Efficacy and safety of dose escalation of infliximab therapy in Japanese patients with psoriasis: Results of the SPREAD study

Although infliximab is approved for psoriasis, its efficacy is reduced over time in some patients. The aim of this phase III trial is to evaluate efficacy and safety of infliximab dose escalation in Japanese psoriasis patients with loss of efficacy to standard-dose therapy. Patients with plaque psoriasis, psoriatic arthritis, pustular psoriasis or psoriatic erythroderma who showed loss of efficacy to standard-dose therapy received infliximab dose escalation (10 mg/kg every 8 weeks) from weeks 0 to 32. Loss of efficacy was defined as not maintaining 50% reduction in the Psoriasis Area and Severity Index (PASI 50) after achieving PASI 75. Efficacy and safety were evaluated up to week 40. Fifty-one patients received dose escalation and 43 completed the study. PASI 75 and median improvement rate of PASI score at week 40 were 44% and 70.0%, respectively, showing efficacy in skin symptoms.
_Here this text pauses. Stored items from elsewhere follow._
===== config.mk =====
export PLATFORM = sky130hd
export DESIGN_NAME = ackSeqTop
export DESIGN_NICKNAME = d
export VERILOG_FILES = /design/src/rtl/ackSeqPkg.sv /design/src/rtl/ackSeqCtrl.sv /design/src/rtl/ackSeqData.sv /design/src/rtl/ackSeqTop.sv
export SDC_FILE = /design/constraint.sdc
export NUM_CORES = 1
export LEC_CHECK = 0
export CAP_MARGIN = 30
export CORE_MARGIN = 3
export CORE_UTILIZATION = 42
export CTS_BUF_LIST = sky130_fd_sc_hd__clkbuf_16
export DETAILED_ROUTE_END_ITERATION = 8
export DONT_BUFFER_PORTS = 1
export PLACE_DENSITY = 0.63
export SETUP_SLACK_MARGIN = 0.02
export SYNTH_ARGS = -nofsm -noshare
export SYNTH_HDL_FRONTEND = slang
export SYNTH_HIERARCHICAL = 1
export SYNTH_SLANG_ARGS = --single-unit

===== constraint.sdc =====
create_clock -name clk -period 4.25 [get_ports clk]
set_clock_uncertainty 0.15 [all_clocks]
set_input_delay 0.85 -clock clk [delete_from_list [all_inputs] [get_ports clk]]
set_output_delay 0.85 -clock clk [all_outputs]
set_load 0.1 [all_outputs]

===== src/rtl/ackSeqPkg.sv =====
package ackSeqPkg;
  localparam int LVL_W  = 3;
  localparam int DATA_W = 8;
  localparam int PH_W   = 2;
  localparam logic [DATA_W-1:0] CALL_OP = 8'hCD;
  localparam logic [LVL_W-1:0]  DEFAULT_LVL = '1;

  typedef struct packed {
    logic [PH_W-1:0]  phase;     // 0 idle, else current pulse number
    logic             ackLow;    // strobe registered low
    logic [LVL_W-1:0] lvl;       // frozen level
    logic             casActive; // master broadcasts lvl
  } seqCtl_t;
endpackage


===== src/rtl/ackSeqCtrl.sv =====
module ackSeqCtrl
  import ackSeqPkg::*;
(
  input  logic              clk,
  input  logic              rstN,
  input  logic              ackN,
  input  logic              initStart,
  input  logic              reqValid,
  input  logic [LVL_W-1:0]  reqLevel,
  input  logic              cpu16,
  input  logic              autoEoi,
  input  logic              isMaster,
  input  logic [(1<<LVL_W)-1:0] slaveMap,
  output seqCtl_t           ctl,
  output logic              freezePulse,
  output logic              setIsPulse,
  output logic [LVL_W-1:0]  setIsLevel,
  output logic              autoEoiPulse
);
  logic ackQ;
  logic [PH_W-1:0] phase;
  logic [PH_W-1:0] lastPhase;
  logic [LVL_W-1:0] lvl;
  logic spurious;
  logic casAct;
  logic fallEdge, riseEdge;

  assign fallEdge  = ackQ & ~ackN;
  assign riseEdge  = ~ackQ & ackN;
  assign lastPhase = cpu16 ? PH_W'(2) : PH_W'(3);

  always_ff @(posedge clk or negedge rstN) begin
    if (!rstN) begin
      ackQ         <= 1'b1;
      phase        <= '0;
      lvl          <= DEFAULT_LVL;
      spurious     <= 1'b0;
      casAct       <= 1'b0;
      freezePulse  <= 1'b0;
      setIsPulse   <= 1'b0;
      setIsLevel   <= '0;
      autoEoiPulse <= 1'b0;
    end else begin
      ackQ         <= ackN;
      freezePulse  <= 1'b0;
      setIsPulse   <= 1'b0;
      autoEoiPulse <= 1'b0;
      if (initStart) begin
        phase  <= '0;
        casAct <= 1'b0;
      end else if (fallEdge) begin
        if (phase == '0) begin
          phase       <= PH_W'(1);
          lvl         <= reqValid ? reqLevel : DEFAULT_LVL;
          spurious    <= ~reqValid;
          freezePulse <= 1'b1;
          if (cpu16 && reqValid) begin
            setIsPulse <= 1'b1;
            setIsLevel <= reqLevel;
          end
        end else begin
          phase <= phase + PH_W'(1);
          if (!cpu16 && phase == PH_W'(1) && !spurious) begin
            setIsPulse <= 1'b1;
            setIsLevel <= lvl;
          end
        end
      end else if (riseEdge && phase != '0) begin
        if (phase == lastPhase) begin
          phase        <= '0;
          casAct       <= 1'b0;
          autoEoiPulse <= autoEoi;
        end else if (phase == PH_W'(1)) begin
          casAct <= isMaster & slaveMap[lvl];
        end
      end
    end
  end

  assign ctl.phase     = phase;
  assign ctl.ackLow    = ~ackQ;
  assign ctl.lvl       = lvl;
  assign ctl.casActive = casAct;
endmodule


===== src/rtl/ackSeqData.sv =====
module ackSeqData
  import ackSeqPkg::*;
(
  input  seqCtl_t              ctl,
  input  logic                 cpu16,
  input  logic                 interval4,
  input  logic [2:0]           addrLow,
  input  logic [DATA_W-1:0]    hiByte,
  input  logic                 isMaster,
  input  logic [(1<<LVL_W)-1:0] slaveCfg,
  input  logic [LVL_W-1:0]     casIn,
  output logic [DATA_W-1:0]    dataOut,
  output logic                 dataOe,
  output logic [LVL_W-1:0]     casOut
);
  logic isOpcode, isVector, mayDrive;
  logic [DATA_W-1:0] lowByte, selByte;

  always_comb begin
    isOpcode = !cpu16 && ctl.phase == PH_W'(1);
    isVector = cpu16 ? (ctl.phase == PH_W'(2)) : (ctl.phase >= PH_W'(2));
    lowByte  = interval4 ? {addrLow, ctl.lvl, 2'b00}
                         : {addrLow[2:1], ctl.lvl, 3'b000};
    if (isOpcode)                    selByte = CALL_OP;
    else if (cpu16)                  selByte = {hiByte[7:3], ctl.lvl};
    else if (ctl.phase == PH_W'(2))  selByte = lowByte;
    else                             selByte = hiByte;
    if (isOpcode)      mayDrive = isMaster;
    else if (isVector) mayDrive = isMaster ? ~slaveCfg[ctl.lvl]
                                           : (casIn == slaveCfg[LVL_W-1:0]);
    else               mayDrive = 1'b0;
    dataOe  = ctl.ackLow && ctl.phase != '0 && mayDrive;
    dataOut = dataOe ? selByte : '0;
    casOut  = ctl.casActive ? ctl.lvl : '0;
  end
endmodule


===== src/rtl/ackSeqTop.sv =====
module ackSeqTop
  import ackSeqPkg::*;
(
  input  logic       clk,
  input  logic       rstN,
  input  logic       ackN,
  input  logic       initStart,
  input  logic       reqValid,
  input  logic [2:0] reqLevel,
  input  logic       cpu16,
  input  logic       interval4,
  input  logic [2:0] addrLow,
  input  logic [7:0] hiByte,
  input  logic       bufMode,
  input  logic       bufMaster,
  input  logic       rolePin,
  input  logic [7:0] slaveCfg,
  input  logic       autoEoi,
  input  logic [2:0] casIn,
  output logic [7:0] dataOut,
  output logic       dataOe,
  output logic [2:0] casOut,
  output logic       casOe,
  output logic       bufEnN,
  output logic       freezePulse,
  output logic       setIsPulse,
  output logic [2:0] setIsLevel,
  output logic       autoEoiPulse
);
  seqCtl_t ctl;
  logic isMaster;

  assign isMaster = bufMode ? bufMaster : rolePin;
  assign casOe    = isMaster;
  assign bufEnN   = ~(bufMode & dataOe);

  ackSeqCtrl u_ctrl (
    .clk(clk), .rstN(rstN), .ackN(ackN), .initStart(initStart),
    .reqValid(reqValid), .reqLevel(reqLevel), .cpu16(cpu16),
    .autoEoi(autoEoi), .isMaster(isMaster), .slaveMap(slaveCfg),
    .ctl(ctl), .freezePulse(freezePulse), .setIsPulse(setIsPulse),
    .setIsLevel(setIsLevel), .autoEoiPulse(autoEoiPulse)
  );

  ackSeqData u_data (
    .ctl(ctl), .cpu16(cpu16), .interval4(interval4), .addrLow(addrLow),
    .hiByte(hiByte), .isMaster(isMaster), .slaveCfg(slaveCfg),
    .casIn(casIn), .dataOut(dataOut), .dataOe(dataOe), .casOut(casOut)
  );
endmodule


==> results of run 1 <==
flip-flops by register name (all words and copies together), names as in the netlist:
name,flops
u_ctrl/ackQ,1
u_ctrl/autoEoiPulse,1
u_ctrl/casAct,1
u_ctrl/freezePulse,1
u_ctrl/lvl,3
u_ctrl/phase,2
u_ctrl/setIsLevel,3
u_ctrl/setIsPulse,1
u_ctrl/spurious,1
power by group:
part	internal [mW]	total [mW]	switching, mW
Clock	0.124	0.176	0.0520
Combinational	0.0620	0.142	0.0802
Sequential	0.157	0.262	0.105
final cells by class:
type,count,share of cell area [%]
multi-input cells,101,59.81
inverters,11,2.780
repair buffers,11,5.560
well taps,31,2.612
clock buffers,3,5.055
clock inverters,1,0.2527
flip-flops and latches,14,23.93
worst max-delay path by stage:
stage | startpoint | to | slack (ns) | cells after the start
after floorplan | cpu16 | dataOut[1] | -0.18 | 5
after global placement | bufMode | bufEnN | 0.69 | 5
after detailed placement | bufMode | bufEnN | 0.67 | 5
after CTS | bufMode | bufEnN | 0.67 | 5
after global routing | bufMode | bufEnN | 0.60 | 5
final | bufMode | bufEnN | 0.69 | 5
layer usage:
metal | global-route usage [%] | vias to the layer above | wire [µm]
met3 | 4.320 | 5 | 226
met5 | 0 | - | 0
li1 | - | 502 | -
met1 | 19.10 | 495 | 1143
met4 | 6.962 | 0 | 31
met2 | 30.56 | 34 | 1638
worst max-delay path, stage by stage:
cell and delay, ns:
mux2_4 0.43, o21ai_2 0.78, nor2_2 0.11, nand2_2 0.10, buf_4 0.28
cells in the mapped netlist (all sizes together) (4+ instances only):
cell type,n,area [µm²]
and2,4,26.28
o21ai,4,23.77
nand2,8,30.03
dfrtp,10,250.2
inv,11,41.29
nand3,4,20.02
mux2i,6,60.06
xor2,4,35.03
nor2,11,41.29
a21oi,9,45.04
a31oi,4,25.02
buf,4,28.78
mux2,8,93.84
nor3b,5,42.54
dfstp,4,105.1
nor3,5,45.04
cell families after synthesis:
| family | synth area share (%) |
|---|---|
| multiplexers | 18.24 |
| buffers and inverters | 5.978 |
| adder cells (fa/ha/maj) | 2.837 |
| AND/OR/NAND/NOR | 24.11 |
| XOR/XNOR | 2.837 |
| AO/OA/AOI/OAI | 17.22 |
| flip-flops | 28.77 |
==> results.md, run 1 <==
- Layout Area Growth over Synthesis: 20.26%
- Worst path arrival time: 2.56 ns
- Die ar.: 3627 µm²
- IO Count: 56
- Final Hold Fails: 0
- Area of the multi-input gates: 888.4 µm²
- Rel. slew slack: 35.35%
- Chip width: 60.23 µm
- Initial Util: 44.40%
- Crit path launch type: input port
- Number of global-route vias before repair: 1057
- CTS tree: built
- Initial antenna violation count: 0
- Outcome: finished clean
- CTS hold repair buffers: 0
- Yosys warnings: 6
- Max cap viols: 0
- Min Clock Period, post-route: 3.560 ns
- Num rows: 19
- CTS sink cnt: 14
- Layout Nets: 180
- Wirelength per Cell: 17.67 µm
- Worst Path Class, Setup: in2out
- FF+latch area: 355.3 µm²
- Root buf cell: clkbuf_16
- Syn Area/Cell: 9.427 µm²
- Synth Cell Area: 1235 µm²
- Critical Path Sink Type: output port
- Top FF cell, synth: dfrtp_1
- Place WS: 0.6690 ns
- Slew @ Worst Pin: 0.9765 ns
- P per Cell Area: 390.5 nW/µm²
- RR Startpoint: u_ctrl/phase[0]
- Vias: 1036
- First-pass GRT wire length: 4.657 mm
- GP Congestion: 0.7324
- Clock Tree Buf Depth: 2
- Worst IR Drop VDD: 0.0004084 V
- Number of gates resized after cts: 0
- Worst EP required: 3.25 ns
- 1st-iter DRT viols: 75
- Max FO, Critical Path: 9
- Seq/Total Area, Yosys: 28.77%
- Clk_lat worst skew: 0.24 ns
- Syn nets: 169
- I/O Buffers: 0
- Most frequent cells in the layout: buf_4, inv_1, nor2_1, dfrtp_1, a21oi_1
- Post-synth EDFFs: 0
- GRT Total Usage: 17.11%
- Worst R2R Setup Slack: 1.70 ns
- Reg2Reg Depth: 6
- Die Ht: 60.23 µm
- #FFs+latches synth: 14
- Cell count after placement: 168
- Routed wire length: 3.039 mm
- Util after Layout: 53.40%
- Period utilization: 83.76%
- Post-Layout Cell Count: 172
- Antenna Cells: 0
- DRC violations left: 0
- Final TNS setup: 0 ns
- Pleak: 0.6011 nW
- Asr flop ratio synth: 100.0%
- Worst r2r dst: u_ctrl/setIsLevel[0]
- Share of layout cells above drive strength 1: 32.62%
- TritonCTS Buffers: 3
- Final setup vio count: 0
- Routed vias/inst: 6.023
- Gr ovfl total: 0
- HPWL after detailed placement: 2.354 mm
- 1st-pass router iterations: 4
- Worst Slack Setup Final: 0.6904 ns
- H-tree Lvls: 1
- Max Slew Vio Count: 0
- Worst-path clk slew: 0.05 ns
- Hold crit path type: in2async
- Hold slack: 0.1510 ns
- Pwr Total: 0.5800 mW
- # Post-CTS Setup Buffers: 0
- Unrepaired setup endpoints after global routing: false
- Core area: 2781 µm²
- Pin count of the biggest net entering global routing: 20
- Cells after Synth: 131
- Finished Cell Area: 1485 µm²
- Library cells used by synthesis: 46
- Layout fillers: 255
- Placed instance area: 1406 µm²
- Antenna-violating nets left: 0
- Max Freq: 0.2809 GHz
No activity file was read; power rests on OpenSTA's default activity.
==> run 2: changes to the inputs <==
Settings changed: PLACE_DENSITY 0.63 to 0.66.
Clock period 4.25 ns to 3.2 ns, I/O delays scaled along.
==> results.md, run 2 (same netlist as run 1, synthesis figures left out) <==
- Outcome: finished clean
- Most frequent cells in the layout: inv_1, nor2_1, dfrtp_1
- Worst path arrival time: 2.29 ns
- Slew @ Worst Pin: 0.9007 ns
- Critical Path Sink Type: output port
- CTS tree: built
- Gr ovfl total: 0
- H-tree Lvls: 1
- Worst R2R Setup Slack: 0.64 ns
- Hold crit path type: in2async
- Num rows: 19
- Pleak: 0.6511 nW
- Max FO, Critical Path: 6
- Number of global-route vias before repair: 1136
- Die ar.: 3627 µm²
- Vias: 1079
- Min Clock Period, post-route: 3.083 ns
- Share of layout cells above drive strength 1: 34.25%
- Worst r2r dst: u_ctrl/setIsLevel[0]
- P per Cell Area: 476.3 nW/µm²
- Reg2Reg Depth: 7
- Routed wire length: 3.104 mm
- Commonest non-fill, non-tap cell in the layout: inv_1
- Layout Area Growth over Synthesis: 34.75%
- IO Count: 56
- DRC violations left: 0
- CTS sink cnt: 14
- Layout fillers: 238
- GP Congestion: 0.7653
- Antenna-violating nets left: 0
- Wirelength per Cell: 17.54 µm
- Die Ht: 60.23 µm
- Worst Slack Setup Final: 0.1174 ns
- Post-Layout Cell Count: 177
- 1st-pass router iterations: 4
- Clock Tree Buf Depth: 2
- Max Freq: 0.3244 GHz
- GRT Total Usage: 18.12%
- Core area: 2781 µm²
- Critical Path Start: u_ctrl/lvl[0]
- HPWL after detailed placement: 2.424 mm
- Rel. slew slack: 39.96%
- Initial Util: 44.40%
- Pin count of the biggest net entering global routing: 14
- TritonCTS Buffers: 3
- Worst IR Drop VDD: 0.0006970 V
- Final Hold Fails: 0
- Routed vias/inst: 6.096
- Worst Path Class, Setup: reg2out
- Number of gates resized after cts: 0
- Crit path launch type: register
- Root buf cell: clkbuf_16
- Place WS: 0.2394 ns
- Largest registers: u_ctrl/lvl: 3 flops, u_ctrl/setIsLevel: 3 flops, u_ctrl/phase: 2 flops
- Pwr Total: 0.7926 mW
- Unrepaired setup endpoints after global routing: false
- Max cap viols: 0
- Cell count after placement: 171
- I/O Buffers: 0
- 1st-iter DRT viols: 24
- Max Slew Vio Count: 0
- Chip width: 60.23 µm
- Antenna Cells: 0
- RR Startpoint: u_ctrl/phase[0]
- Worst-path clk slew: 0.05 ns
- Clk_lat worst skew: 0.24 ns
- Worst EP required: 2.41 ns
- First-pass GRT wire length: 4.954 mm
- Layout Nets: 185
- Final setup vio count: 0
- Initial antenna violation count: 0
- Period utilization: 96.33%
[run 2: cell types whose count changed in the layout (fill, tap and decap cells not counted)]
| cell | before | now |
|---|---|---|
| buf_12 | 0 | 9 |
| buf_4 | 11 | 6 |
| dlygate4sd3_1 | 0 | 1 |
| nand2_2 | 1 | 0 |
| nand2_8 | 0 | 1 |
| nor2_2 | 1 | 0 |
| nor2_4 | 0 | 1 |
| o21ai_2 | 1 | 0 |
| o21ai_4 | 0 | 1 |
[run 2: power breakdown]
part           internal [mW]  leakage, nW  total (mW)  switching, mW
Clock                  0.165       0.0385       0.235         0.0699
Sequential             0.208        0.173       0.340          0.132
Combinational         0.0973        0.440       0.218          0.121
[run 2: timing repair]
item	4_1_cts	5_1_grt
hold buffers	1	0
setup endpoints to repair	2	0
endpoints found under the hold margin	10	0
setup buffers	1	0
[run 2: worst max-delay path by stage]
stage / end / slack, ns
detailed placement: dataOut[2] / 0.24
global route: dataOut[2] / 0.02
global placement: dataOut[2] / 0.29
CTS: dataOut[2] / 0.1
floorplan: dataOut[1] / -0.17
finish: dataOut[2] / 0.12
[run 2: final cells by class]
cell class	count	area (µm²)	share of cell area, %
clock buffer	3	75.07	4.511
clock inverter	1	3.754	0.2256
inverter	11	41.29	2.481
multi-input combinational	101	914.6	54.96
sequential	14	355.3	21.35
tap	31	38.79	2.331
timing repair buffer	16	235.2	14.14
[run 2: routing by layer]
| metal | up-vias | GRT usage (%) | part of all wire, % |
|---|---|---|---|
| met2 | 36 | 29.94 | 51 |
| met5 | - | 0 | 0 |
| met1 | 526 | 21.70 | 40 |
| met4 | 0 | 5.696 | 1.1 |
| li1 | 513 | - | - |
| met3 | 4 | 6.695 | 8.2 |
[run 2: worst max-delay path: stages, from the launching register on]
cell and delay, ns:
dfstp_2 0.56, mux4_2 0.49, and3b_4 0.23, a21o_4 0.29, a211oi_4 0.26, buf_12 0.21
[run 2: metrics by stage]
stage	hold slack (ns)	utilization [%]	instance area (µm²)	TNS [ns]
global placement	0.1947	56.37	1568	0
detailed placement	0.1947	56.37	1568	0
CTS	0.08516	59.83	1664	0
global route	0.07888	59.83	1664	0
floorplan	0.1944	-	1344	-0.6895
finish	0.08832	59.83	1664	0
Efficacies in quality of life, nail psoriasis and joint pain were also obtained. Median serum infliximab level increased from less than 0.1 to 1.1 g/mL from weeks 0 to 40, showing positive correlation between efficacy and serum infliximab level at week 40. Favorable efficacy was observed in patients with detectable serum infliximab levels (0.1 g/mL) at baseline. Incidences of adverse events, serious adverse events, serious infections and serious infusion reactions were 92%, 10%, 4% and 0%, respectively. No marked difference was observed in both efficacy and safety among psoriasis types. No new safety concerns were observed. Infliximab dose escalation was effective and well-tolerated in psoriasis patients with loss of efficacy to standard-dose therapy, suggesting that dose escalation may be a useful therapeutic option for these patients.